■ **The data**
□ □ □ □ □ □ □

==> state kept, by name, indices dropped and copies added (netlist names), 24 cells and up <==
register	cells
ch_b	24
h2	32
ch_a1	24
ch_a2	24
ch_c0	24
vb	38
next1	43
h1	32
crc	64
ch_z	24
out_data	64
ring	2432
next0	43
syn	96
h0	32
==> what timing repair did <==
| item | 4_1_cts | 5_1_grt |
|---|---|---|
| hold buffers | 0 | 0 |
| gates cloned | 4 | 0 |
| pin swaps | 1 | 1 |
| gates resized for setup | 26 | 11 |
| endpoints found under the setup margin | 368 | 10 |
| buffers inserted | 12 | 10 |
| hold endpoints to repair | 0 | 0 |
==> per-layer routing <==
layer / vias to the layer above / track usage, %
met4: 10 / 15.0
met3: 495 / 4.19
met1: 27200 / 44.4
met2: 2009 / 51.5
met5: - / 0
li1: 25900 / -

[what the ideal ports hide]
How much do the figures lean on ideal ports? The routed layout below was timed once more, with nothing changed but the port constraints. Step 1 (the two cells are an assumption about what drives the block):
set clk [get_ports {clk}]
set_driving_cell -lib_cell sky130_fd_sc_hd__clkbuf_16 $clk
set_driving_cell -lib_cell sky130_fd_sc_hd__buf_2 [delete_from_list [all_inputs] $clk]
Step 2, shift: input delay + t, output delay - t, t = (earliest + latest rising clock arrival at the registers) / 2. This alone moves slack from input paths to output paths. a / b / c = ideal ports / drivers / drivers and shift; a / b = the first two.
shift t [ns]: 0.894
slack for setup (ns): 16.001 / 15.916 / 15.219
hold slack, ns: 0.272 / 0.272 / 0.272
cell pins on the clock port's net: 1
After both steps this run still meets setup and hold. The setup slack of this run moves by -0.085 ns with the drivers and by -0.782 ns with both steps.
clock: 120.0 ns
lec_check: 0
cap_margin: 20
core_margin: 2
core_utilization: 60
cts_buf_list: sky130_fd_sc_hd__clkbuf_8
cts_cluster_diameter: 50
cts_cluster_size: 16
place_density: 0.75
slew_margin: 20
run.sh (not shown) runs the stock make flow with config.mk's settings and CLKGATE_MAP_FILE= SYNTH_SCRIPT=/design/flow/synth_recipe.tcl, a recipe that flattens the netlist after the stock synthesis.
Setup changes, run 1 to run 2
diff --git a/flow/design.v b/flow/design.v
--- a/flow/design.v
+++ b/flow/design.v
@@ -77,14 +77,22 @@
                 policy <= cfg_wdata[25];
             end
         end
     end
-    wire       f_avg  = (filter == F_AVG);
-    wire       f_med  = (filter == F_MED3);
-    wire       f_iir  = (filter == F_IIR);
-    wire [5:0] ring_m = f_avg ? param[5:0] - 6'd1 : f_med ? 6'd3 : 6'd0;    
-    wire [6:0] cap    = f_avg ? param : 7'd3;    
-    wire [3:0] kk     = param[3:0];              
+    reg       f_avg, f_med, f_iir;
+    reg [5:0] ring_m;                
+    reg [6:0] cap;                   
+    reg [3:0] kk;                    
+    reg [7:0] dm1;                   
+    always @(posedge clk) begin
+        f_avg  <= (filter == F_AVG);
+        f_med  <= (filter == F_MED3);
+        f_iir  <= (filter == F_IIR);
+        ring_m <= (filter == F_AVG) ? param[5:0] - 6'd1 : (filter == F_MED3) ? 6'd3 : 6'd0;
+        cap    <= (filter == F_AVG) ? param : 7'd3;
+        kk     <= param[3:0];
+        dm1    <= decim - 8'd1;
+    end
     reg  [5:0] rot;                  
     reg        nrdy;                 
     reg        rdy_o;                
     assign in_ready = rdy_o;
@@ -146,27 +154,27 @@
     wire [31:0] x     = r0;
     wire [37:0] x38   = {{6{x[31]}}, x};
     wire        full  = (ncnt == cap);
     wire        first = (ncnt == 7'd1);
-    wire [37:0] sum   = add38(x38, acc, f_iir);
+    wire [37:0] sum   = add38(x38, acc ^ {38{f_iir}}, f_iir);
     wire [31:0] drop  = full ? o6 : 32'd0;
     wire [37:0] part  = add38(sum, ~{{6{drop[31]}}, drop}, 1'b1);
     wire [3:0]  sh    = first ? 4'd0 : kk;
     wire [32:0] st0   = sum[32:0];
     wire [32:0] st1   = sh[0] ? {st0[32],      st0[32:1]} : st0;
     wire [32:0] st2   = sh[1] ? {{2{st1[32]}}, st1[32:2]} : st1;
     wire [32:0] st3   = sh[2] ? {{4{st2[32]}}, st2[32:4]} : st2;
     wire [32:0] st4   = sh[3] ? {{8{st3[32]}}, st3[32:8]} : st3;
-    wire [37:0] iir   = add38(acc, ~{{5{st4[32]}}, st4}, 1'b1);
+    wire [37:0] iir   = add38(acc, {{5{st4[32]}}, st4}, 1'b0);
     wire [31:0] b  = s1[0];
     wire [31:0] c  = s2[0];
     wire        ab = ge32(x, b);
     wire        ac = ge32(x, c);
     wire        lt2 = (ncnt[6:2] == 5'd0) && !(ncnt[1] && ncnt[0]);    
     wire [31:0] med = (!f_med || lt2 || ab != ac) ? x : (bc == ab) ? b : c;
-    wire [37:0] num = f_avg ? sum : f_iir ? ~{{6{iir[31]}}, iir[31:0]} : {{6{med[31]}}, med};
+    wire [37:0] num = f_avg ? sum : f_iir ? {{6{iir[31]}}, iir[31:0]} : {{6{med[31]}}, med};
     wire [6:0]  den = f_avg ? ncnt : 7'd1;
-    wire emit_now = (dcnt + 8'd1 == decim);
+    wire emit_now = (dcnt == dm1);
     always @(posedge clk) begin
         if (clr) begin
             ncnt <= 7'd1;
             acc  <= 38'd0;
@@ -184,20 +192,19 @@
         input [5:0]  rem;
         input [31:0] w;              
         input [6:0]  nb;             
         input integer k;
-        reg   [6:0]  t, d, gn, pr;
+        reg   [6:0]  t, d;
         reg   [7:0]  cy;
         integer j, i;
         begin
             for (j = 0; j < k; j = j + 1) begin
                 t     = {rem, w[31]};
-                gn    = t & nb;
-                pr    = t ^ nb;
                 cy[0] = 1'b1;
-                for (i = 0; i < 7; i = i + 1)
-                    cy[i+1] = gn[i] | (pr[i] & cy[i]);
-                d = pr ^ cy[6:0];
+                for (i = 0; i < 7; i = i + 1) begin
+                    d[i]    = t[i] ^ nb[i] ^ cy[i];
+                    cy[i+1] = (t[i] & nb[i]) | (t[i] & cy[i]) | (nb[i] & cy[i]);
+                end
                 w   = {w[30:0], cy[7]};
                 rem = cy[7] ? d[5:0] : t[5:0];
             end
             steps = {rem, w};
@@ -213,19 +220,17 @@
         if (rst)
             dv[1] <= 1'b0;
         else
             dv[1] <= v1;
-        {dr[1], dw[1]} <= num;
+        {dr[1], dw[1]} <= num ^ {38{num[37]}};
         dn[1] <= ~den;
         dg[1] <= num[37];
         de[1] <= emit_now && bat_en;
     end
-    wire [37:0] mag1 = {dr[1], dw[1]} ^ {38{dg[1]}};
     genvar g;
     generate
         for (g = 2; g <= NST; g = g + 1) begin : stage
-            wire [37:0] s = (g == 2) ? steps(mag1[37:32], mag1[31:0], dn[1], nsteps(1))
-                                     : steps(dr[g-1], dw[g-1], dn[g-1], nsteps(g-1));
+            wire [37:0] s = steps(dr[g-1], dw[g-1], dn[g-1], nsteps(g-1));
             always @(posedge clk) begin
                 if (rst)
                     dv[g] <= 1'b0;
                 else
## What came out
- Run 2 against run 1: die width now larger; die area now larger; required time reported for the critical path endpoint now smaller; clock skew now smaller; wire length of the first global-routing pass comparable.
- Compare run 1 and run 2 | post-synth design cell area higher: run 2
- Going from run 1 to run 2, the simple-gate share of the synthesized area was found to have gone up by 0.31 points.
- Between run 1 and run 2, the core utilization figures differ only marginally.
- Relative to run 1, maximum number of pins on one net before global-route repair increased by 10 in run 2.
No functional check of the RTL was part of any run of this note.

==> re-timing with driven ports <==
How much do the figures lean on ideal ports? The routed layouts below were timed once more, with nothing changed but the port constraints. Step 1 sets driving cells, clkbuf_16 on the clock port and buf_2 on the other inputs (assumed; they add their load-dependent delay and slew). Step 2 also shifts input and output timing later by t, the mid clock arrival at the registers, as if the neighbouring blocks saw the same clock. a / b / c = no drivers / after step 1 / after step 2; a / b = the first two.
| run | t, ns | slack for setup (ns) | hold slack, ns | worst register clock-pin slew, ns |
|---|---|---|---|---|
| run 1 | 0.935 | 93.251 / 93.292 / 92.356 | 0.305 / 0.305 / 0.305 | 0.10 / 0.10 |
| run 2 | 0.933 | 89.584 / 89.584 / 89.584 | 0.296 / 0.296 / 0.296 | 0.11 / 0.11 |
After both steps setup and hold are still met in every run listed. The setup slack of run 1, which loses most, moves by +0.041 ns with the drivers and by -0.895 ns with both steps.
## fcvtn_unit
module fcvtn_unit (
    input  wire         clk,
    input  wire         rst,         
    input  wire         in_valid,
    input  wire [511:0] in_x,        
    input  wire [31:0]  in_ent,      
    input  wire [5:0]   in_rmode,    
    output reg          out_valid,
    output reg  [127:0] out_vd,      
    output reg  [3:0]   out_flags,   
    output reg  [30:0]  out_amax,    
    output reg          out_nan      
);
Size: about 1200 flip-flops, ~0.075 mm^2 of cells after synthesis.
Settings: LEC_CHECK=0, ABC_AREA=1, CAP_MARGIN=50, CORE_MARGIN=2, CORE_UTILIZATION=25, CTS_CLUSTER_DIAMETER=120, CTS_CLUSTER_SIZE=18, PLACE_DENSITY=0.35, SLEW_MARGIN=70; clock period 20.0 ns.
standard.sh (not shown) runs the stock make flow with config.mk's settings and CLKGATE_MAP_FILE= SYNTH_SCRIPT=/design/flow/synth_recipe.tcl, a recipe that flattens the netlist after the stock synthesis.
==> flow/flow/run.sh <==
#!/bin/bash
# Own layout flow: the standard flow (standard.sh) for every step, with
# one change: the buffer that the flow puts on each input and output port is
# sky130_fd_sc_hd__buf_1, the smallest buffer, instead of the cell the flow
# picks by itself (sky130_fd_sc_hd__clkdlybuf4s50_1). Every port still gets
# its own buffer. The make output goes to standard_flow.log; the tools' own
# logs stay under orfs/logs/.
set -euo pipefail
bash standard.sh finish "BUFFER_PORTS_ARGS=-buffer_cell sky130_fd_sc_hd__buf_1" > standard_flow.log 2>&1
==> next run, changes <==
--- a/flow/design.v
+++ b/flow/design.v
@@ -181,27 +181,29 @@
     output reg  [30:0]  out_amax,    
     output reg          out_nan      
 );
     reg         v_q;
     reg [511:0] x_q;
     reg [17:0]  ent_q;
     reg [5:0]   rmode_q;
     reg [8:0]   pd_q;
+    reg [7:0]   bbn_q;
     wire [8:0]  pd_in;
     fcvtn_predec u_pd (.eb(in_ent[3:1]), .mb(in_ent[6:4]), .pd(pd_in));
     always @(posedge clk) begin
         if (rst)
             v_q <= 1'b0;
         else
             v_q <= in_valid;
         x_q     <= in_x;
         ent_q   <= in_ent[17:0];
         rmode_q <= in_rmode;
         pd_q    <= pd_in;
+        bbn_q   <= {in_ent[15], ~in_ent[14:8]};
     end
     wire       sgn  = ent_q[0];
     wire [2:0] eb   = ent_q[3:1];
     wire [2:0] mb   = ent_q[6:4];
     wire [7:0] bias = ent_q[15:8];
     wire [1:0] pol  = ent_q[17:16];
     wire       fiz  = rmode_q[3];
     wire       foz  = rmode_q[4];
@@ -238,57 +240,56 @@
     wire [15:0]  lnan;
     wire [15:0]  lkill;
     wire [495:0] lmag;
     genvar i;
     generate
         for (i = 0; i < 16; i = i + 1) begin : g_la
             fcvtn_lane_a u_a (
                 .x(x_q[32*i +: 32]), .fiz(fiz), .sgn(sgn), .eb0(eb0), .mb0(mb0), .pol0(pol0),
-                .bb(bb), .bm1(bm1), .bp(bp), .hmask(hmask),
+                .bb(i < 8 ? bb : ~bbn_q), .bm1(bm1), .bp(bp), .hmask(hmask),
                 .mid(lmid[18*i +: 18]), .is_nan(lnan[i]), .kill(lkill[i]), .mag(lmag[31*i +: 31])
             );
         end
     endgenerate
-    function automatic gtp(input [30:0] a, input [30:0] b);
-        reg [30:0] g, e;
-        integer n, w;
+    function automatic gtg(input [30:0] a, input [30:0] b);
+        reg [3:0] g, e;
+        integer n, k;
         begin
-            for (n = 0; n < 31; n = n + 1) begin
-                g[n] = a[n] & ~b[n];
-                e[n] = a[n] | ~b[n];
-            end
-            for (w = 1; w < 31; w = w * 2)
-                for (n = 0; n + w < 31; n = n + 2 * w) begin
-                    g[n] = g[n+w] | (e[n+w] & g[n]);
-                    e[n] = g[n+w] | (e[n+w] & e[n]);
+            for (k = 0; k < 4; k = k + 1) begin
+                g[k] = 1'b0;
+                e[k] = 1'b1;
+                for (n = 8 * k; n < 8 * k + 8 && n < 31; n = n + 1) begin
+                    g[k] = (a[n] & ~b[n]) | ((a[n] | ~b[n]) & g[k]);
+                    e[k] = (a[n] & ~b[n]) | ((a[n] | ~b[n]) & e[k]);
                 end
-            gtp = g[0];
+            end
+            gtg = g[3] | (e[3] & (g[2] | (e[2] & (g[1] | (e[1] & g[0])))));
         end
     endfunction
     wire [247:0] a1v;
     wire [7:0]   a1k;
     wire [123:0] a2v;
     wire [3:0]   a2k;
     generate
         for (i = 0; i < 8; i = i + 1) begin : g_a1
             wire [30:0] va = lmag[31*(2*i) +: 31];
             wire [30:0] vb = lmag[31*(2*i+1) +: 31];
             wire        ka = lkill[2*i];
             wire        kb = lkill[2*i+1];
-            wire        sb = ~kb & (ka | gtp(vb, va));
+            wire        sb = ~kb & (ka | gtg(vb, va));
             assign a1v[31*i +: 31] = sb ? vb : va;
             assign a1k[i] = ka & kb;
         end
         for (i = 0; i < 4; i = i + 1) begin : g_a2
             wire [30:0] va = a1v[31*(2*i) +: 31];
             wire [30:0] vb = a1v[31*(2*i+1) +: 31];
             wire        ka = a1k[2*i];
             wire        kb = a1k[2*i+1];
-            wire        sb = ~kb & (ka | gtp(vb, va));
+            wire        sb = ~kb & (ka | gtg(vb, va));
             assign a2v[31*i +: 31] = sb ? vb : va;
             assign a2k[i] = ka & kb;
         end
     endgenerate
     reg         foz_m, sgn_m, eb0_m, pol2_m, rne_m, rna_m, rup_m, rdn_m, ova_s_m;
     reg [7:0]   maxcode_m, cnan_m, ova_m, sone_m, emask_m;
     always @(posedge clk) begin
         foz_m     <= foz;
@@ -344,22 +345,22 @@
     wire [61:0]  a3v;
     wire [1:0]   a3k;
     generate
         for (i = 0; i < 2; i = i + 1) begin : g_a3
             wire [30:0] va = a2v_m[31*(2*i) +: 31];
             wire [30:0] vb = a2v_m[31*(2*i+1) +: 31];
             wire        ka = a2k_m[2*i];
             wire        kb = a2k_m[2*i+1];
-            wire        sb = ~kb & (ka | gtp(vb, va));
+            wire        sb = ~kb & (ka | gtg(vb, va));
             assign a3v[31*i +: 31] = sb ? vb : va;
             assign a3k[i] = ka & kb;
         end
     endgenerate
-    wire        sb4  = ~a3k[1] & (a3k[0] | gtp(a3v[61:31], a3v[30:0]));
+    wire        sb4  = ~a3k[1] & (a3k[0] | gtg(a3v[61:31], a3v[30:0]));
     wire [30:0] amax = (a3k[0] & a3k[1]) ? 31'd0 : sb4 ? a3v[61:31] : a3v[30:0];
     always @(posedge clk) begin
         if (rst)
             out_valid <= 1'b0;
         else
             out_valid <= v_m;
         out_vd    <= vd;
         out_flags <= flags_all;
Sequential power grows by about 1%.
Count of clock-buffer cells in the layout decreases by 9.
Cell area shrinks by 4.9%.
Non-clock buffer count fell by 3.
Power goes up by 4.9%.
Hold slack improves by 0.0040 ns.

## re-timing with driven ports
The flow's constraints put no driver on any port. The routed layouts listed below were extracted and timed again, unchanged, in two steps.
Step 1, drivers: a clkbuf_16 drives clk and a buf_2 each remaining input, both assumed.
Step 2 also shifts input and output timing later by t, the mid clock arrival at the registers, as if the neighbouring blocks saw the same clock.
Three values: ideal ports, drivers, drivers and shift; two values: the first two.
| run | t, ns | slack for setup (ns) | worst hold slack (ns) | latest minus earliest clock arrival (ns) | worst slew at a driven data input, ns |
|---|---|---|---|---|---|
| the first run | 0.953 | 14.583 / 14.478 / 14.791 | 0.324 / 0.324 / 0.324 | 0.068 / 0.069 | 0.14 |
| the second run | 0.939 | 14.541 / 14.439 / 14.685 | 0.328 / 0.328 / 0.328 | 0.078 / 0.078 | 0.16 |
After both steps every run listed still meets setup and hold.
Context: an optimization exercise on an open-source flow, tuned for small area and a short achievable clock period. The choices shown serve that exercise and are no tape-out recipe. RTL that was checked went through simulation tests only; none was proved equivalent to the original. Only the layout flow was run in runs 2 and 4; the RTL was not checked for function there. Power figures rest on the tool's default switching activity, not on a simulated workload.

**flow/flow/run.sh**
```bash
#!/bin/bash
# Standard synthesis, then:
#  1. the combinational logic of the standard netlist is mapped again by ABC
#     with an area-oriented script (flow/remap.abc); the flip-flops are kept
#     as they are, with their names and cell types;
#  2. the standard layout steps, with the port buffers a plain buffer cell
#     (flow/bufcell.txt) instead of the delay cell buffer_ports picks by
#     default, timing repair working to a setup slack margin
#     (flow/margin.txt), and max slew / capacitance repaired once more after
#     global route's timing repair (flow/grt_post.tcl); timing is repaired
#     only after global route, not already after CTS.
# Each tool's full output goes to a log file in this folder.
set -euo pipefail
MARGIN=$(cat flow/margin.txt)
BUFCELL=$(cat flow/bufcell.txt)
HERE=$(pwd)

bash standard.sh synth > synth.log 2>&1

R=$HERE/orfs/results/$FLOW_PLATFORM/acc_convert/base
L=$HERE/orfs/logs/$FLOW_PLATFORM/acc_convert/base
LIB=$FLOW_HOME/platforms/$FLOW_PLATFORM/lib/sky130_fd_sc_hd__tt_025C_1v80.lib
DONT=$(grep -o -- "-dont_use [A-Za-z0-9_]*" $L/1_2_yosys.log | sort -u | tr '\n' ' ')
cp $R/1_2_yosys.v $R/1_2_yosys_standard.v
KEEP=""
for c in $(grep -o "sky130_fd_sc_hd__\(df\|dl\|sdf\|edf\)[a-z0-9_]*" $R/1_2_yosys_standard.v | sort -u); do
  KEEP="$KEEP
setattr -mod -set keep_hierarchy 1 $c"
done
cat > remap.ys <<EOT
read_liberty -ignore_miss_func $LIB
read_verilog $R/1_2_yosys_standard.v
hierarchy -top $FLOW_TOP
$KEEP
flatten
opt_clean
abc -script $HERE/flow/remap.abc -liberty $LIB $DONT -D 4000
opt_clean -purge
hilomap -singleton -hicell sky130_fd_sc_hd__conb_1 HI -locell sky130_fd_sc_hd__conb_1 LO
insbuf -buf sky130_fd_sc_hd__buf_4 A X
select $FLOW_TOP
tee -o $HERE/remap_stat.txt stat -liberty $LIB
write_verilog -noattr -nohex -nodec -selected $R/1_2_yosys.v
EOT
YOSYS=$(command -v yosys || echo $FLOW_HOME/../tools/install/yosys/bin/yosys)
$YOSYS -s remap.ys > remap.log 2>&1
rm -f $R/1_synth.odb $R/1_synth.sdc

bash standard.sh SETUP_SLACK_MARGIN=$MARGIN "BUFFER_PORTS_ARGS=-buffer_cell $BUFCELL" \
  POST_GLOBAL_ROUTE_TCL=$HERE/flow/grt_post.tcl SKIP_CTS_REPAIR_TIMING=1 finish > layout.log 2>&1
```
**flow/flow/bufcell.txt**
```
sky130_fd_sc_hd__buf_1
```
**flow/flow/grt_post.tcl**
```tcl
# Runs at the end of ORFS's global route step (POST_GLOBAL_ROUTE_TCL).
# Timing repair can leave a driver over its max slew or capacitance (a
# cloned gate's loads, say); repair those once more on the global-route
# parasitics, then legalize and reroute the changed nets, as the global
# route step itself does after its own repairs.
estimate_parasitics -global_routing
repair_design_helper
global_route -start_incremental
detailed_placement
global_route -end_incremental
estimate_parasitics -global_routing
write_guides $::env(RESULTS_DIR)/route.guide
```
**flow/flow/margin.txt**
```
16
```
**flow/flow/remap.abc**
```
strash
&get -n
&synch2
&put
dch -f
map -a
strash
dch -f
map -a
topo
stime -c
buffer -c
upsize -c
dnsize -c
```
**flow/standard.sh**
```bash
#!/bin/bash
# synth_recipe.tcl (not shown) runs the flow's synth.tcl, then flattens the netlist and writes it again
# the make line also repeats each setting of config.mk as NAME=value (left out here)
make -C /OpenROAD-flow-scripts/flow DESIGN_CONFIG=/design/flow/config.mk WORK_HOME=/design/flow/orfs CLKGATE_MAP_FILE= SYNTH_SCRIPT=/design/flow/synth_recipe.tcl "${@:-finish}"
```
**flow/config.mk**
```make
export PLATFORM = sky130hd
export DESIGN_NAME = acc_convert
export DESIGN_NICKNAME = acc_convert
export VERILOG_FILES = /design/flow/design.v
export SDC_FILE = /design/flow/constraint.sdc
export NUM_CORES = 4
export LEC_CHECK = 0
export ABC_AREA = 1
export CAP_MARGIN = 20
export CORE_MARGIN = 2
export CORE_UTILIZATION = 35
export SLEW_MARGIN = 20
```
**flow/constraint.sdc**
```tcl
create_clock -name core_clock -period 25.0 [get_ports {clk}]
set_input_delay 5.0000 -clock core_clock [delete_from_list [all_inputs] [get_ports {clk}]]
set_output_delay 5.0000 -clock core_clock [all_outputs]
set_load 0.01 [all_outputs]
```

□ □ □ □ □ □ □

Could you repeat exactly the lines above from the line with "shift t [ns]: 0.894" up to and including the line with "slew_margin: 20", and only those?

■ **Problem solution**
shift t [ns]: 0.894
slack for setup (ns): 16.001 / 15.916 / 15.219
hold slack, ns: 0.272 / 0.272 / 0.272
cell pins on the clock port's net: 1
After both steps this run still meets setup and hold. The setup slack of this run moves by -0.085 ns with the drivers and by -0.782 ns with both steps.
clock: 120.0 ns
lec_check: 0
cap_margin: 20
core_margin: 2
core_utilization: 60
cts_buf_list: sky130_fd_sc_hd__clkbuf_8
cts_cluster_diameter: 50
cts_cluster_size: 16
place_density: 0.75
slew_margin: 20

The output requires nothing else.